A “arte” de criar mentiras
A previsão de Marco Aurélio vem sendo confirmada, não por falta de aviso. Os estragos que o STF sente na própria pele não se restringem apenas à qualidade, mas principalmente à ética e à responsabilidade com a informação, elementos essenciais para o jornalismo. Comunicar-se bem, ter habilidades literárias, saber escrever um texto com introdução, meio e fim não credencia ninguém a ser jornalista como decretou lá atrás o supremo. O argumento “legal” da liberdade de expressão e de pensamento para se ter acesso ao exercício da profissão aplicado pela corte, incentivou blogueiros ou postadores de redes sociais a se considerarem e até a SEREM considerados jornalistas, mesmo sem qualquer formação acadêmica ou pensamento crítico e elaborado sobre a profissão. Não à toa, nesse mesmo rastro, os inventores de notícias – contratados ou orgânicos -, agressores e intolerantes ideológicos cheios de opinião, encontraram o caldo de cultivo favorável para expandir seus ódios e preconceitos, invocando justamente a “liberdade de expressão”.

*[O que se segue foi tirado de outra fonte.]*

==> config.mk <==
export PLATFORM = sky130hd
export DESIGN_NAME = cpu_state_sequencer
export DESIGN_NICKNAME = d
export VERILOG_FILES = /design/src/rtl/cpu_state_sequencer.sv
export SDC_FILE = /design/constraint.sdc
export NUM_CORES = 1
export LEC_CHECK = 0
export ABC_AREA = 1
export BUFFER_PORTS_ARGS = -buffer_cell sky130_fd_sc_hd__buf_2
export CORE_MARGIN = 4
export CORE_UTILIZATION = 59
export CTS_BUF_LIST = sky130_fd_sc_hd__clkbuf_8
export CTS_CLUSTER_DIAMETER = 120
export DETAILED_ROUTE_END_ITERATION = 10
export PLACE_DENSITY_LB_ADDON = 0.3
export SYNTH_ARGS = -nofsm -noshare
export SYNTH_HDL_FRONTEND = slang
export SYNTH_SLANG_ARGS = --single-unit
==> constraint.sdc <==
create_clock -name clk -period 6.9 [get_ports clk]
set_clock_uncertainty 0.1 [all_clocks]
set_input_delay 0.69 -clock clk [delete_from_list [all_inputs] [get_ports clk]]
set_output_delay 0.69 -clock clk [all_outputs]
set_load 0.01 [all_outputs]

E essa máquina do ódio que polarizou o Brasil não é nova, é bom que se diga, e não se limita aos radicais de direita. Tão velha quanto a civilização, a “arte” de criar mentiras políticas subsiste com novas técnicas, velocidade meteórica e alcance assustador, mas está longe de ser prerrogativa de um único viés ideológico. As táticas para detonar adversários e deturpar verdades utilizando aperfeiçoados modus operandi em massa como vemos hoje, tem dois lados e nenhum deles está morto. Extremistas de direita e de esquerda são os propagadores dessa praga no mundo inteiro. E no Brasil não é diferente. Portanto, se quiser de fato combater de forma justa as fake news sem criminalização seletiva e sem olhar para o umbigo dos seus próprios interesses, tanto o Congresso Nacional, através da CPMI instalada e dos debates em torno do Projeto de Lei que institui medidas contra notícias falsas, assim como o STF através do inquérito que validou para investigar radicais bolsonaristas, devem abrir a rodinha e ampliar sem partidarismo o olho central da questão, criando mecanismos e estratégias que alcancem fraudadores de qualquer naipe político, mas sem colocar em risco, aí sim, a liberdade de expressão e do pensamento livre, direito constitucional que o diploma de jornalismo em tempo algum e jamais ameaçou.
Ao contrário disso, que o resgate do diploma de graduação em jornalismo para exercer a profissão seja incluído entre as medidas adotadas para barrar os efeitos catastróficos das fake news  e, dessa forma, os supremos ministros possam aplainar seus questionamentos ao refletir sobre temas divinos como: “De que se queixa o homem? Queixe-se das suas próprias decisões.”